Manon Rancourt, a former coordinator at the Innulitsivik Health Centre, marvels at the residents’ determination. “Resilient – I think that’s the best way to describe them,” she said.
“It’s as if there are never any problems,” she added. The residents are resilient and accustomed to the situation, she said. “They’re not a people who complain.”
Padlayat gets a little more nervous when the water level in the reservoir gets low, since her young daughter recently stopped breastfeeding, and water is needed to prepare formula. “It’s different when we have a baby, it’s definitely a source of worry,” she said.
When the couple gets low on water, her partner fetches big jugfuls from the river, which the family boils.
Kettler does the same. “Worst case, if everything is out of service, we can go get water in the river,” he said. In the winter, he bores a hole in the ice to collect water, “like for ice fishing,” he says.
Inukjuak Mayor Bobby Epoo says attitudes toward water consumption vary. “Some households are very careful, will voluntarily limit their water use, and some don’t even care,” he said. He estimates that 40 per cent of the population are frustrated by the situation, 40 per cent are used to it, and 20 per cent “don’t give a damn.”
Faced with persistent shortages, residents have developed ways of managing their reservoirs. To avoid an overfull wastewater tank, Kettler sometimes unplugs the hose from his washing machine to collect the water in a container and dump it outside.
Simpson reuses some of her bathwater in her washing machine, which helps save drinking water.
The reasons that lead to water shortages can be very random, says Liv Larsen, coordinator of material resources for the Inuulitsivik Health Centre.
“It’s hard to put your finger on one thing and say, ‘OK, we’ll solve this problem,'” she said. “Everyone will have to pitch in.” She said the federal government should step in to improve airport runways, in order to ensure a smoother arrival of workers and supplies, while the province needs to prioritize essential services such as water access.
Nunavik must contend with conditions no other region has to deal with, according to Dr.
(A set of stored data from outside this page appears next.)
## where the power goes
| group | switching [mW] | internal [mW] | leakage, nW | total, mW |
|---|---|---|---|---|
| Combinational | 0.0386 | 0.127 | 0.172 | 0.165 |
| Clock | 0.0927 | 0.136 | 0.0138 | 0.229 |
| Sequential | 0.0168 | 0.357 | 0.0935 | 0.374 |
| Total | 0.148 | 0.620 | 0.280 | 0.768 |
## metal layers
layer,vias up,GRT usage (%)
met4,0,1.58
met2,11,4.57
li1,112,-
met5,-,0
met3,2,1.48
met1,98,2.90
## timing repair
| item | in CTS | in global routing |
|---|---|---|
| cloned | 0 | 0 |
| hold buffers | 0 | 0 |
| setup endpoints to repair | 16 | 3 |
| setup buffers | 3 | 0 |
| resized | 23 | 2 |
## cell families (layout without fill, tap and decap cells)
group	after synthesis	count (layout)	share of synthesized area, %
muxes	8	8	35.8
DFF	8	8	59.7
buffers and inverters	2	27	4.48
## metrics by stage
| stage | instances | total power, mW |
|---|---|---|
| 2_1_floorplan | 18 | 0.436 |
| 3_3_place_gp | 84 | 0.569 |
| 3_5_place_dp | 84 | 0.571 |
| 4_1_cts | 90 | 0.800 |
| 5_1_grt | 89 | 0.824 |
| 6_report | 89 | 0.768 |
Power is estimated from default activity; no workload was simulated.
<file path="./design.v">
`timescale 1ns / 1ps
module ID_EX(inp_clk,inp_hit,inp_func,inp_address,inp_data1,inp_data2,inp_immdate,inp_rt,inp_rd
,inp_regDst,inp_aluSrc,inp_memToReg,inp_regWrite,inp_memRead,inp_memWrite,inp_branch,inp_aluOp,
out_func,out_address,out_data1,out_data2,out_immdate,out_rt,out_rd
,out_regDst,out_aluSrc,out_memToReg,out_regWrite,out_memRead,out_memWrite,out_branch,out_aluOp);
input inp_clk,inp_hit,inp_regDst,inp_aluSrc,inp_memToReg,inp_regWrite,inp_memRead,inp_memWrite,inp_branch;
input [2:0] inp_aluOp;
input [2:0]inp_rt,inp_rd;
input [3:0]inp_func;
input [15:0] inp_address,inp_data1,inp_data2,inp_immdate;
output reg out_regDst,out_aluSrc,out_memToReg,out_regWrite,out_memRead,out_memWrite,out_branch;
output reg [2:0] out_aluOp;
output reg [2:0] out_rt,out_rd;
output reg [3:0] out_func;
output reg [15:0] out_address,out_data1,out_data2,out_immdate;
always @(negedge inp_clk)
begin
	if(1 == inp_hit)
		begin
		out_regDst=inp_regDst;
		out_aluSrc=inp_aluSrc;
		out_memToReg=inp_memToReg;
		out_regWrite=inp_regWrite;
		out_memRead=inp_memRead;
		out_memWrite=inp_memWrite;
		out_branch=inp_branch;
		out_aluOp=inp_aluOp;
		out_rt=inp_rt;
		out_rd=inp_rd;
		out_func = inp_func;
		out_address=inp_address;
		out_data1=inp_data1;
		out_data2=inp_data2;
		out_immdate=inp_immdate;
		end
end
endmodule
</file>
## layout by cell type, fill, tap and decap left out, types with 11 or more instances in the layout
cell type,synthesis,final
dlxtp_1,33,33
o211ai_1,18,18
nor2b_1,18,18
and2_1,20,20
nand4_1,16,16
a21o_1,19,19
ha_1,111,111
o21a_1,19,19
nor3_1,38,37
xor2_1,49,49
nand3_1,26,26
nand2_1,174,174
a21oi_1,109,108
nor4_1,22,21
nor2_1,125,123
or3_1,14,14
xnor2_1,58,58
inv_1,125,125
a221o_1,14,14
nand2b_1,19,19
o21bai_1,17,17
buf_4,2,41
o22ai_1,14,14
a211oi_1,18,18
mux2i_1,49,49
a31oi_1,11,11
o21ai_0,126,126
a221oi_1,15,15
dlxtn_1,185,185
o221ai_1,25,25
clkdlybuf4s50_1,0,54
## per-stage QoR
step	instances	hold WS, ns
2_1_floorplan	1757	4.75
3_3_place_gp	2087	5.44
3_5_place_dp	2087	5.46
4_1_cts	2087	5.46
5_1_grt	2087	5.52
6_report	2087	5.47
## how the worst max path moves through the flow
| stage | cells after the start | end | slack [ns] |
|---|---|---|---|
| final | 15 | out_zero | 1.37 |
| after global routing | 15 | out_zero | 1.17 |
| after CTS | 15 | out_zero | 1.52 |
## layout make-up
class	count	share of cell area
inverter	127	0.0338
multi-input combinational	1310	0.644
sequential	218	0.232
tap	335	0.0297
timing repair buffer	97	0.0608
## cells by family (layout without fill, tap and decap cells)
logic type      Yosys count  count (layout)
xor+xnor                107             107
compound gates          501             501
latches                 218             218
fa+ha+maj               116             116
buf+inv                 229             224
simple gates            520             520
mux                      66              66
`timescale 1ns / 1ps
module muxTwoToOne(in_one,in_two,in_select,ou_result
    );
	input in_one,in_two,in_select;
	output ou_result;
	wire selectOne,selectTwo;
	wire helpSecet = (in_select === 1'bx)?0:in_select;
	assign selectOne = in_one & (~helpSecet);
	assign selectTwo = in_two & helpSecet;
	assign ou_result = selectOne | selectTwo ;
endmodule
`timescale 1ns / 1ps
module sixteenMuxTwoToOne(in_one,in_two,in_select,ou_result);
	input [15:0] in_one,in_two;
	input in_select;
	output [15:0] ou_result;
	muxTwoToOne zero_bit (.in_one(in_one[0]), .in_two(in_two[0]), .in_select(in_select), .ou_result(ou_result[0]));
	muxTwoToOne one_bit (.in_one(in_one[1]), .in_two(in_two[1]), .in_select(in_select), .ou_result(ou_result[1]));
	muxTwoToOne two_bit (.in_one(in_one[2]), .in_two(in_two[2]), .in_select(in_select), .ou_result(ou_result[2]));
	muxTwoToOne three_bit (.in_one(in_one[3]), .in_two(in_two[3]), .in_select(in_select), .ou_result(ou_result[3]));
	muxTwoToOne four_bit (.in_one(in_one[4]), .in_two(in_two[4]), .in_select(in_select), .ou_result(ou_result[4]));
	muxTwoToOne five_bit (.in_one(in_one[5]), .in_two(in_two[5]), .in_select(in_select), .ou_result(ou_result[5]));
	muxTwoToOne six_bit (.in_one(in_one[6]), .in_two(in_two[6]), .in_select(in_select), .ou_result(ou_result[6]));
	muxTwoToOne seven_bit (.in_one(in_one[7]), .in_two(in_two[7]), .in_select(in_select), .ou_result(ou_result[7]));
	muxTwoToOne eight_bit (.in_one(in_one[8]), .in_two(in_two[8]), .in_select(in_select), .ou_result(ou_result[8]));
	muxTwoToOne nine_bit (.in_one(in_one[9]), .in_two(in_two[9]), .in_select(in_select), .ou_result(ou_result[9]));
	muxTwoToOne ten_bit (.in_one(in_one[10]), .in_two(in_two[10]), .in_select(in_select), .ou_result(ou_result[10]));
	muxTwoToOne eleven_bit (.in_one(in_one[11]), .in_two(in_two[11]), .in_select(in_select), .ou_result(ou_result[11]));
	muxTwoToOne tweleve_bit (.in_one(in_one[12]), .in_two(in_two[12]), .in_select(in_select), .ou_result(ou_result[12]));
	muxTwoToOne thriteen_bit (.in_one(in_one[13]), .in_two(in_two[13]), .in_select(in_select), .ou_result(ou_result[13]));
	muxTwoToOne fourteen_bit (.in_one(in_one[14]), .in_two(in_two[14]), .in_select(in_select), .ou_result(ou_result[14]));
	muxTwoToOne fifteen_bit (.in_one(in_one[15]), .in_two(in_two[15]), .in_select(in_select), .ou_result(ou_result[15]));
endmodule
==> flow/run.sh <==
#!/bin/bash
# OpenROAD 26Q1-2900-gdf79404cd8, Yosys 0.63+post, stock flow scripts
make -C /OpenROAD-flow-scripts/flow DESIGN_CONFIG=/design/flow/config.mk WORK_HOME=/design/flow/orfs finish
==> flow/config.mk <==
export PLATFORM = sky130hd
export DESIGN_NAME = stack
export DESIGN_NICKNAME = stack
export VERILOG_FILES = /design/flow/design.v
export SDC_FILE = /design/flow/constraint.sdc
export NUM_CORES = 4
export LEC_CHECK = 1
export CORE_UTILIZATION = 40
==> flow/constraint.sdc <==
current_design stack

set clk_period 8.6
set clk_io_pct 0.2

create_clock -name clk0 -period $clk_period [get_ports {clk}]

set non_clock_inputs [all_inputs -no_clocks]
set_input_delay [expr $clk_period * $clk_io_pct] -clock clk0 $non_clock_inputs
set_output_delay [expr $clk_period * $clk_io_pct] -clock clk0 [all_outputs]
### /design/flow/config.mk
export PLATFORM = sky130hd
export DESIGN_NAME = satellite_dsp_system
export DESIGN_NICKNAME = satellite_dsp_system
export VERILOG_FILES = /design/flow/design.v
export SDC_FILE = /design/flow/constraint.sdc
export NUM_CORES = 4
export LEC_CHECK = 1
export CORE_AREA = 10 10 113 113
export DIE_AREA = 0 0 123 123
### /design/flow/constraint.sdc
current_design satellite_dsp_system

set clk_period 1.0
set clk_io_pct 0.2

create_clock -name clk0 -period $clk_period [get_ports {clk}]

set non_clock_inputs [all_inputs -no_clocks]
set_input_delay [expr $clk_period * $clk_io_pct] -clock clk0 $non_clock_inputs
set_output_delay [expr $clk_period * $clk_io_pct] -clock clk0 [all_outputs]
Yassen Tcholakov, a public health physician and head of infectious diseases in Nunavik. “These are things where more intensive intervention, with more resources, could more quickly change the situation in Nunavik,” he said.
“There are capital investment plans, construction plans, and plans to expand (health clinics) in communities where the population has grown, but these are long-term plans … these aren’t things that will happen overnight.”
He says there’s still a lot of work that needs to be done with the communities and the province to find solutions that will allow Nunavik’s population to reach a level of health similar to that in the rest of Quebec.
This report by The Canadian Press was first published Nov. 24, 2025.
Katrine Desautels received the support of the Michener Foundation, which awarded her a Michener-Deacon Investigative Journalism fellowship in 2025 to report the impact of the lack of access to water in Nunavik’s Indigenous communities. This article is the fourth in a series of four reports.